(Dataset excerpts)
↓

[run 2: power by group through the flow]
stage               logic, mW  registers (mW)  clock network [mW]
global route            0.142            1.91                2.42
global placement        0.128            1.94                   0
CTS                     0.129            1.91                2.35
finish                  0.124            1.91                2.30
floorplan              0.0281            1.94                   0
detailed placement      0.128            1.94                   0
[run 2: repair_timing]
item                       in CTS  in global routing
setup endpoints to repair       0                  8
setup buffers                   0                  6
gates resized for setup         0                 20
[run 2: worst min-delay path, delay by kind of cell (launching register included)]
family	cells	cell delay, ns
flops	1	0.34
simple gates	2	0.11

↑

__Task to complete__
Copy every line of the data above in which the string "global" appears.

__Result of this task__
global route            0.142            1.91                2.42
global placement        0.128            1.94                   0
item                       in CTS  in global routing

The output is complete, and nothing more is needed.